Víctor Yanes
Sabemos que no corren buenos tiempos para ser libre. La
libertad tiene ese carácter arrogante que nos empuja a intentar violar
determinados absurdos presentes en los rigores normativos. Desobedecer para,
seguidamente, obedecer un deseo individual de libre expresión, es directamente
incompatible con esta descomunal esfera de miedo mayoritario, que representa
hoy, un claro signo identificativo de nuestro tiempo.
Si no hubiesen existido personalidades verdaderamente
libres, temperamentos valientes que afrontaron, arriesgándolo todo, los retos
de un mundo que debe y tiene que evolucionar, qué sería de nosotros. Se lo
debemos. Sí, son los mártires de la libertad y poco nos acordamos de ellos.
No estamos dispuestos, desde nuestros cómodos sillones de
ciudadanos que se sienten capacitados para elaborar juiciosos análisis plagados
de verborrea más o menos vistosa, a arriesgar ni lo más mínimo. Es una lástima.

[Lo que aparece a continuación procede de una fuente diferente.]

What follows belongs to an exercise in optimizing a design on an open flow for small area, a short achievable clock period and few clock cycles; a production flow would make more cautious choices. The RTL was checked by simulation tests, not by an equivalence proof against the original design. Power is estimated from default activity; no workload was simulated.

File: design.v
module xbee_fifo #(
    parameter AW = 5                   
) (
    input  wire       clk,
    input  wire       rst,
    input  wire       push,            
    input  wire [7:0] din,
    input  wire       pop,             
    output wire [7:0] dout,
    output wire       empty,
    output wire       full,
    output wire       full_nx          
);
    localparam DEPTH = 1 << AW;
    reg [7:0]  mem [0:DEPTH-1];
    reg [AW:0] wr;
    reg [AW:0] rd;
    reg        ov;
    reg [7:0]  oreg;
    reg        full_r;
    wire          sne   = (wr != rd);
    wire          load  = sne && (!ov || pop);
    wire [AW:0]   wr_n  = wr + {{AW{1'b0}}, push};
    wire [AW:0]   rd_n  = rd + {{AW{1'b0}}, load};
    wire [AW:0]   cnt_n = wr_n - rd_n;
    assign full_nx = cnt_n[AW];
    assign full    = full_r;
    assign empty   = !ov;
    assign dout    = oreg;
    always @(posedge clk) begin
        if (push)
            mem[wr[AW-1:0]] <= din;
        if (load)
            oreg <= mem[rd[AW-1:0]];
    end
    always @(posedge clk) begin
        if (rst) begin
            wr     <= 0;
            rd     <= 0;
            ov     <= 1'b0;
            full_r <= 1'b0;
        end else begin
            wr     <= wr_n;
            rd     <= rd_n;
            ov     <= load || (ov && !pop);
            full_r <= full_nx;
        end
    end
endmodule
module xbee_cmd #(
    parameter REG_CAP = 16
) (
    input  wire                 clk,
    input  wire                 rst,
    input  wire                 cmd_valid,
    input  wire [127:0]         cmd_hdr,
    output wire                 cmd_ready,
    input  wire                 cmd_dvalid,
    input  wire [7:0]           cmd_data,
    output wire                 cmd_dready,
    output wire                 resp_valid,
    output wire [35:0]          resp,
    input  wire                 resp_ready,
    output reg                  tx_push,
    output reg  [7:0]           tx_byte,
    input  wire                 tx_full,
    input  wire                 tx_full_nx,
    output reg  [8*REG_CAP-1:0] reg_key,
    output reg  [8*REG_CAP-1:0] reg_hid,
    output wire [REG_CAP-1:0]   reg_used,
    output wire [7:0]           reg_count,
    output reg                  errh_valid,
    output reg  [7:0]           errh_hid,
    output reg  [7:0]           fid
);
    localparam [3:0] ST_OK = 4'd0, ST_BAD_ADDR = 4'd1, ST_BAD_CMD = 4'd2,
                     ST_TOO_LONG = 4'd3, ST_REG_FULL = 4'd4, ST_BAD_OP = 4'd5;
    localparam [2:0] C_IDLE = 3'd0, C_DRAIN = 3'd1, C_HEAD = 3'd2,
                     C_PAY  = 3'd3, C_CHK   = 3'd4, C_RESP = 3'd5;
    reg [2:0]   state;
    reg         rdy_r;        
    reg         drdy_r;       
    reg         rv_r;         
    reg [63:0]  a64;
    reg [15:0]  w16;          
    reg         a16v;
    reg [7:0]   opt;
    reg [15:0]  remain;       
    reg [4:0]   hidx;         
    reg         is_at;        
    reg [7:0]   afid;         
    reg [15:0]  flen;         
    reg [7:0]   sum;          
    reg [3:0]   r_status;
    reg [4:0]   rcnt;
    wire [3:0]  h_op     = cmd_hdr[3:0];
    wire [3:0]  h_a64len = cmd_hdr[7:4];
    wire [1:0]  h_atlen  = cmd_hdr[10:9];
    wire [7:0]  h_b8     = cmd_hdr[23:16];
    wire [7:0]  h_hid    = cmd_hdr[31:24];
    wire [15:0] h_dlen   = cmd_hdr[47:32];
    assign cmd_ready  = rdy_r;
    assign cmd_dready = drdy_r;
    assign resp_valid = rv_r;
    assign resp       = {sum, flen, afid, r_status};
    genvar g;
    generate
        for (g = 0; g < REG_CAP; g = g + 1) begin : g_used
            assign reg_used[g] = (rcnt > g);
        end
    endgenerate
    assign reg_count = {3'd0, rcnt};
    reg [7:0] head_byte;
    always @* begin
        head_byte = 8'h00;
        if (is_at) begin
            case (hidx)
                5'd0: head_byte = 8'h7E;
                5'd1: head_byte = flen[15:8];
                5'd2: head_byte = flen[7:0];
                5'd3: head_byte = 8'h08;
                5'd4: head_byte = afid;
                5'd5: head_byte = w16[15:8];
                5'd6: head_byte = w16[7:0];
                default: head_byte = 8'h00;
            endcase
        end else begin
            case (hidx)
                5'd0:  head_byte = 8'h7E;
                5'd1:  head_byte = flen[15:8];
                5'd2:  head_byte = flen[7:0];
                5'd3:  head_byte = 8'h10;
                5'd4:  head_byte = 8'h00;
                5'd5:  head_byte = a64[63:56];
                5'd6:  head_byte = a64[55:48];
                5'd7:  head_byte = a64[47:40];
                5'd8:  head_byte = a64[39:32];
                5'd9:  head_byte = a64[31:24];
                5'd10: head_byte = a64[23:16];
                5'd11: head_byte = a64[15:8];
                5'd12: head_byte = a64[7:0];
                5'd13: head_byte = a16v ? w16[15:8] : 8'hFF;
                5'd14: head_byte = a16v ? w16[7:0]  : 8'hFE;
                5'd15: head_byte = 8'h00;
                5'd16: head_byte = opt;
                default: head_byte = 8'h00;
            endcase
        end
    end
    wire head_last = is_at ? (hidx == 5'd6) : (hidx == 5'd16);
    always @* begin
        tx_push = 1'b0;
        tx_byte = 8'h00;
        case (state)
            C_HEAD: begin
                tx_push = !tx_full;
                tx_byte = head_byte;
            end
            C_PAY: begin
                tx_push = cmd_dvalid && !tx_full;
                tx_byte = cmd_data;
            end
            C_CHK: begin
                tx_push = !tx_full;
                tx_byte = ~sum;
            end
            default: ;
        endcase
    end
    reg [2:0]  state_n;
    reg [15:0] remain_n;
    always @* begin
        state_n  = state;
        remain_n = remain;
        case (state)
            C_IDLE: begin
                if (cmd_valid) begin
                    remain_n = h_dlen;
                    state_n  = C_DRAIN;
                    if (h_op == 4'h3 && h_a64len == 4'd8 && h_dlen <= 16'd65521)
                        state_n = C_HEAD;
                    if (h_op == 4'h4 && h_atlen == 2'd2 && h_dlen <= 16'd65531)
                        state_n = C_HEAD;
                end
            end
            C_DRAIN: begin
                if (remain == 16'd0)
                    state_n = C_RESP;
                else if (cmd_dvalid)
                    remain_n = remain - 16'd1;
            end
            C_HEAD: begin
                if (!tx_full && head_last)
                    state_n = (remain == 16'd0) ? C_CHK : C_PAY;
            end
            C_PAY: begin
                if (cmd_dvalid && !tx_full) begin
                    remain_n = remain - 16'd1;
                    if (remain == 16'd1)
                        state_n = C_CHK;
                end
            end
            C_CHK: begin
                if (!tx_full)
                    state_n = C_RESP;
            end
            C_RESP: begin
                if (resp_ready)
                    state_n = C_IDLE;
            end
            default: state_n = C_IDLE;
        endcase
    end
    integer k;
    always @(posedge clk) begin
        if (rst) begin
            state      <= C_IDLE;
            rdy_r      <= 1'b1;
            drdy_r     <= 1'b0;
            rv_r       <= 1'b0;
            remain     <= 16'd0;
            rcnt       <= 5'd0;
            errh_valid <= 1'b0;
            errh_hid   <= 8'd0;
            fid        <= 8'h01;
        end else begin
            state  <= state_n;
            remain <= remain_n;
            rdy_r  <= (state_n == C_IDLE);
            rv_r   <= (state_n == C_RESP);
            drdy_r <= ((state_n == C_DRAIN) && (remain_n != 16'd0)) ||
                      ((state_n == C_PAY) && !tx_full_nx);
            if (state == C_IDLE && cmd_valid) begin
                case (h_op)
                    4'h1: if (rcnt != REG_CAP) rcnt <= rcnt + 5'd1;
                    4'h2: begin
                        errh_valid <= 1'b1;
                        errh_hid   <= h_hid;
                    end
                    4'h4: if (h_atlen == 2'd2 && h_dlen <= 16'd65531)
                        fid <= fid + 8'd1;
                    default: ;
                endcase
            end
        end
    end
    always @(posedge clk) begin
        if (state == C_IDLE && cmd_valid) begin
            a64      <= cmd_hdr[127:64];
            w16      <= cmd_hdr[63:48];
            a16v     <= cmd_hdr[8];
            opt      <= h_b8;
            hidx     <= 5'd0;
            sum      <= 8'd0;
            afid     <= 8'd0;
            flen     <= 16'd0;
            is_at    <= (h_op == 4'h4);
            r_status <= ST_OK;
            case (h_op)
                4'h1: if (rcnt == REG_CAP) r_status <= ST_REG_FULL;
                4'h2: ;
                4'h3: begin
                    if (h_a64len != 4'd8)
                        r_status <= ST_BAD_ADDR;
                    else if (h_dlen > 16'd65521)
                        r_status <= ST_TOO_LONG;
                    else
                        flen <= h_dlen + 16'd14;
                end
                4'h4: begin
                    if (h_atlen != 2'd2)
                        r_status <= ST_BAD_CMD;
                    else if (h_dlen > 16'd65531)
                        r_status <= ST_TOO_LONG;
                    else begin
                        afid <= fid;
                        flen <= h_dlen + 16'd4;
                    end
                end
                default: r_status <= ST_BAD_OP;
            endcase
        end else if (state == C_HEAD) begin
            if (!tx_full) begin
                if (hidx >= 5'd3)
                    sum <= sum + head_byte;
                hidx <= hidx + 5'd1;
            end
        end else if (state == C_PAY) begin
            if (cmd_dvalid && !tx_full)
                sum <= sum + cmd_data;
        end else if (state == C_CHK) begin
            if (!tx_full)
                sum <= ~sum;
        end
    end
    always @(posedge clk) begin
        if (!rst && state == C_IDLE && cmd_valid && h_op == 4'h1) begin
            for (k = 0; k < REG_CAP; k = k + 1) begin
                if (k == rcnt) begin
                    reg_key[8*k +: 8] <= h_b8;
                    reg_hid[8*k +: 8] <= h_hid;
                end
            end
        end
    end
endmodule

Un pesado lamento, propio de personas derrotadas, emiten las bocas que
pertenecen a densas cabezas pensantes que no arreglan y prácticamente no
mejoran el precario estado de salud de la libertad. La libertad más esencial es
la que se aleja de los temores imaginarios a articular los verbos incisivos de
la protesta y pronunciar palabras que crean una atmósfera de provocación,
desencadenándose una escandalosa carcajada de aprobación o un grito (igualmente
valido) de ira contra la presunta inmoralidad. Ambas reacciones son parte del
juego de la libertad, la igualdad en el derecho a la publicidad de estas voces
diferenciadas y antagónicas es la meta real, inalcanzable; la democracia de las
convivencias difíciles pero posibles, entre grandes discutidores que rivalizan,
como estúpidos, en sus básicas incompatibilidades.

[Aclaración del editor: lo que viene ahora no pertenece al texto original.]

Source: an optimization exercise on an open RTL-to-GDS flow (aim: small area). Production flows keep margins and buffers that such runs may drop.
The RTL was checked by simulation tests, not by an equivalence proof against the original design.
The clock port is modelled as an ideal driver; clocking choices that lean on that would not hold on a real chip.
Power is estimated from default activity; no workload was simulated.

== main ==
==> flow/design.v <==
module deframer #(
    parameter MAX_LEN = 128                    
) (
    input  wire                   clk,
    input  wire                   rst,             
    input  wire                   in_vld,
    input  wire                   in_bit,
    input  wire [15:0]            cfg_sync,
    input  wire                   cfg_has_crc,
    input  wire                   cfg_check_crc,
    input  wire [15:0]            cfg_poly,
    output reg                    ev_valid,
    output wire [1:0]             ev_kind,         
    output wire                   ev_ok,
    output wire [7:0]             ev_len,
    output wire [8*MAX_LEN-1:0]   ev_data,         
    output wire [15:0]            ev_crc_calc,
    output wire [15:0]            ev_crc_recv
);
    localparam [1:0] ST_SEARCH  = 2'd0,
                     ST_LENGTH  = 2'd1,
                     ST_PAYLOAD = 2'd2,
                     ST_TRAILER = 2'd3;
    reg  [1:0]  st;
    reg  [15:0] sr;            
    reg  [2:0]  bcnt;          
    reg  [6:0]  kcnt;          
    reg  [7:0]  len;
    reg  [15:0] crc;           
    reg         mism;          
    reg  [8*MAX_LEN-1:0] pbuf;
    wire [15:0] shifted   = {sr[14:0], in_bit};
    wire        byte_end  = (bcnt == 3'd7);
    wire [7:0]  kcnt_inc  = {1'b0, kcnt} + 8'd1;
    wire        last_byte = (kcnt_inc == len);
    wire        verify_en = cfg_has_crc & cfg_check_crc;
    wire        match = ev_valid ? ({15'd0, in_bit} == cfg_sync)
                                 : (shifted == cfg_sync);
    wire [15:0] crc_next = {crc[14:0], 1'b0} ^ (cfg_poly & {16{crc[15] ^ in_bit}});
    wire        step  = in_vld & ~rst;
    wire        pay   = (st == ST_PAYLOAD);
    wire        stb   = step & byte_end;
    wire        wr    = stb & pay;
    wire [7:0]  even_byte = kcnt[0] ? shifted[15:8] : shifted[7:0];
    wire [15:0] pair_data = {shifted[7:0], even_byte};
    genvar k;
    generate
        for (k = 0; k < MAX_LEN / 2; k = k + 1) begin : g_pair
            wire sel  = pay & (kcnt[6:1] == k);
            wire hold = ~sel;
            wire load = sel & stb;
            always @(posedge clk)
                pbuf[16*k +: 16] <= (pbuf[16*k +: 16] & {16{hold}})
                                  | (pair_data & {16{load}});
        end
    endgenerate
    assign ev_data     = pbuf;
    assign ev_len      = len;
    wire   alloc_fail  = (len > MAX_LEN);
    assign ev_kind     = {alloc_fail, mism};
    assign ev_ok       = ~(alloc_fail | mism);
    assign ev_crc_calc = crc;
    assign ev_crc_recv = sr;
    always @(posedge clk) begin
        if (rst) begin
            st       <= ST_SEARCH;
            sr       <= 16'd0;
            ev_valid <= 1'b0;
        end else begin
            ev_valid <= 1'b0;
            if (ev_valid && !in_vld)
                sr <= 16'd0;
            if (in_vld) begin
                case (st)
                    ST_SEARCH: begin
                        sr   <= ev_valid ? {15'd0, in_bit} : shifted;
                        bcnt <= 3'd0;
                        if (match) begin
                            crc <= 16'hFFFF;
                            st  <= ST_LENGTH;
                        end
                    end
                    ST_LENGTH: begin
                        sr   <= shifted;
                        crc  <= crc_next;
                        bcnt <= bcnt + 3'd1;
                        kcnt <= 7'd0;
                        if (byte_end) begin
                            len <= shifted[7:0];
                            if (shifted[7:0] > MAX_LEN) begin
                                ev_valid <= 1'b1;
                                mism     <= 1'b0;
                                st       <= ST_SEARCH;
                            end else if (shifted[7:0] == 8'd0) begin
                                if (cfg_has_crc) begin
                                    st <= ST_TRAILER;
                                end else begin
                                    ev_valid <= 1'b1;
                                    mism     <= 1'b0;
                                    st       <= ST_SEARCH;
                                end
                            end else begin
                                st <= ST_PAYLOAD;
                            end
                        end
                    end
                    ST_PAYLOAD: begin
                        sr   <= shifted;
                        crc  <= crc_next;
                        bcnt <= bcnt + 3'd1;
                        if (byte_end) begin
                            if (last_byte) begin
                                kcnt <= 7'd0;
                                if (cfg_has_crc) begin
                                    st <= ST_TRAILER;
                                end else begin
                                    ev_valid <= 1'b1;
                                    mism     <= 1'b0;
                                    st       <= ST_SEARCH;
                                end
                            end else begin
                                kcnt <= kcnt_inc[6:0];
                            end
                        end
                    end
                    default: begin  
                        sr   <= shifted;
                        bcnt <= bcnt + 3'd1;
                        if (byte_end) begin
                            kcnt[0] <= 1'b1;
                            if (kcnt[0]) begin
                                ev_valid <= 1'b1;
                                mism     <= verify_en && crc != shifted;
                                st       <= ST_SEARCH;
                            end
                        end
                    end
                endcase
            end
        end
    end
endmodule
export LEC_CHECK = 0
export CAP_MARGIN = 5
export CORE_AREA = 2.3 2.72 473.7 101.28
export DIE_AREA = 0 0 476 104
export SLEW_MARGIN = 5
create_clock -name core_clock -period 10.0 [get_ports {clk}]
standard.sh (not shown) runs the stock make flow with config.mk's settings and CLKGATE_MAP_FILE= SYNTH_SCRIPT=/design/flow/synth_recipe.tcl, a recipe that flattens the netlist after the stock synthesis.
==> flow/flow/run.sh <==
#!/bin/bash
# Standard ORFS layout (the standard.sh) with:
#  - port buffers made from the smallest buffer cell,
#  - clock tree from clkbuf_16 buffers (up to 28 sinks) without dummy loads,
#  - leaf clock buffers with a high estimated clock-pin slew upsized
#    after CTS (flow/post_cts.tcl).
set -euo pipefail
here=$(pwd)
bash standard.sh \
  'BUFFER_PORTS_ARGS=-buffer_cell sky130_fd_sc_hd__buf_1' \
  'CTS_ARGS=-sink_clustering_enable -repair_clock_nets -dont_use_dummy_load -buf_list sky130_fd_sc_hd__clkbuf_16 -sink_clustering_size 28 -sink_clustering_max_diameter 50' \
  "POST_CTS_TCL=$here/flow/post_cts.tcl" \
  finish > flow_standard.log 2>&1
==> flow/flow/post_cts.tcl <==
# Upsize clock leaf buffers whose flip-flop clock pins have a high
# estimated slew, then legalize the placement again.
estimate_parasitics -placement
set limit 0.098
set worst [dict create]
foreach pin [all_registers -clock_pins -edge_triggered] {
  set w 0
  foreach e {rise fall} {
    foreach a {min max} {
      set s [get_property $pin slew_${a}_$e]
      if {$s > $w} { set w $s }
    }
  }
  set drv [get_pins -of_objects [get_nets -of_objects $pin] -filter "direction==output"]
  set inst [get_full_name [get_cells -of_objects $drv]]
  if {![dict exists $worst $inst] || [dict get $worst $inst] < $w} { dict set worst $inst $w }
}
set n 0
foreach inst [dict keys $worst] {
  set w [dict get $worst $inst]
  set master [get_property [get_cells $inst] ref_name]
  if {$w > $limit && $master ne "sky130_fd_sc_hd__clkbuf_16"} {
    puts "post_cts: $inst ($master) clock pin slew $w, upsized"
    replace_cell [get_cells $inst] sky130_fd_sc_hd__clkbuf_16
    incr n
  }
}
puts "post_cts: upsized $n clock buffers"
if {$n > 0} {
  detailed_placement
  check_placement -verbose
  estimate_parasitics -placement
}
Setup changes, main to the feature branch
diff --git a/flow/design.v b/flow/design.v
--- a/flow/design.v
+++ b/flow/design.v
@@ -72,24 +72,23 @@
                 sr <= 16'd0;
             if (in_vld) begin
                 case (st)
                     ST_SEARCH: begin
                         sr   <= ev_valid ? {15'd0, in_bit} : shifted;
                         bcnt <= 3'd0;
-                        if (match) begin
-                            crc <= 16'hFFFF;
-                            st  <= ST_LENGTH;
-                        end
+                        crc  <= 16'hFFFF;
+                        if (match)
+                            st <= ST_LENGTH;
                     end
                     ST_LENGTH: begin
                         sr   <= shifted;
                         crc  <= crc_next;
                         bcnt <= bcnt + 3'd1;
                         kcnt <= 7'd0;
+                        len  <= shifted[7:0];
                         if (byte_end) begin
-                            len <= shifted[7:0];
                             if (shifted[7:0] > MAX_LEN) begin
                                 ev_valid <= 1'b1;
                                 mism     <= 1'b0;
                                 st       <= ST_SEARCH;
                             end else if (shifted[7:0] == 8'd0) begin
                                 if (cfg_has_crc) begin
==> run notes <==
- Portion of netlist area occupied by mux cells: main vs the feature branch, no meaningful difference
- Delta (the feature branch minus main): met2 usage in global routing rose by 1.1 points; footprint of the flip-flops and latches stayed essentially flat.
- The feature branch vs. main: relative contribution of sequential cells to total power went up by 0.3 points.
- As far as total length of routed wires is concerned, the feature branch and main perform about the same.
- Final design instance area without fill, the feature branch and main: lower on the feature branch
- Fill cell total of the finished layout for the feature branch: 48 up relative to main
- The feature branch has completed all stages; timing, DRC and antenna checks passed.
- Number of instances in the synthesized netlist of main is on par with the feature branch.
- On required time of the critical path, the lower figure sits with main, not the feature branch.
- Summary of the feature branch over main: met1 track demand over resource fell 0.96 points; post-route met1 wirelength went down by 0.49%; worst setup skew after layout lower.
- As far as final count of negative-setup-slack endpoints is concerned, the feature branch and main perform about the same.

[afterwards: timing with drivers on the ports]
How much do the figures lean on ideal ports? The routed layouts below were timed once more, with nothing changed but the port constraints. Step 1 assumes that a clkbuf_16 drives the clock port and a buf_2 every other input. Step 2, shift: input delay + t, output delay - t, t = (earliest + latest rising clock arrival at the registers) / 2. This alone moves slack from input paths to output paths. Three values: ideal, step 1, step 2; two values: the first two.
run | shift t [ns] | slack for setup (ns) | hold slack, ns | worst setup path after step 2
main | 0.673 | 5.886 / 5.809 / 5.421 | 0.453 / 0.453 / 0.453 | input to register
the feature branch | 0.682 | 6.052 / 6.048 / 5.413 | 0.459 / 0.459 / 0.459 | input to register
After both steps every run listed still meets setup and hold. For the feature branch, which loses most, drivers alone change the setup slack by -0.004 ns; drivers and shift together by -0.639 ns.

Hoy agitamos con demasiada facilidad esa vanidad malherida
de legionarios dispuestos a defender la grandiosa idiotez de creer incuestionables
nuestras causas políticas, filosóficas, ideológicas o espirituales, porque
nuestro estilo de vida y de pensamiento no admite mordaces discrepancias y
menos aún ejercicios humorísticos o satíricos. Amenazamos con afilar la
artillería del discurso conservador, sintiéndonos ofendidos, en nuestra
dignidad como seres sin confianza y plegados, en exceso, a unas ideas que han
dejado de ser pensamientos respetables o parte de la cosmovisión particular o
colectiva, para convertirse en ideas sentidas igual que posesiones o
sacramentos que merecen un reverencial respeto por encima de cualquier otra
consideración, cediendo así, gran parte del terreno al hedor fundamentalista de
la intransigencia.
Una seriedad gris, que no pertenece a los corazones libres
que viven sin sentirse ofendidos. La obsesión por la seguridad contamina
nuestros movimientos. Volvemos al rebaño conservador o al rebaño progresista,
sucumbimos a la deplorable catalogación maniqueísta de lo bueno y de lo malo y
qué debe censurar o dejar de censurar un buen soldado de la causa izquierdista
o de la causa conservadora, aunque nombrar aquí la palabra “conservador” no sea
tal vez decir mucho, no diferencia realidades. El conservadurismo en su versión
más insoportablemente mojigata mancha y denigra todo, alcanza hasta los
reductos más revolucionarios de la izquierda política. Mata la expresión que
alude a la más esencial libertad de hablar, escribir palabras, versos, notas,
discursos ingeniosos de la risa, de la sátira. Mata todo. Prima la decadencia total
de las ideologías y del pensamiento. En el fondo amamos la prohibición de la
burla, amamos perseguir casi con tanques en la calle y comisarios de la buena
moral revisando los contenidos de la burla, lo en exceso provocativo. Estamos
inmersos en un océano de claustrofobia dialéctica.
El problema comenzó cuando perdimos la inocencia y le
metimos un chute de rancia racionalidad política a todo y empezaron a aparecer
en la escena unas figuras muy inquietantes, que inventaron el muy sutil
mecanismo publicitario formal de lo políticamente correcto.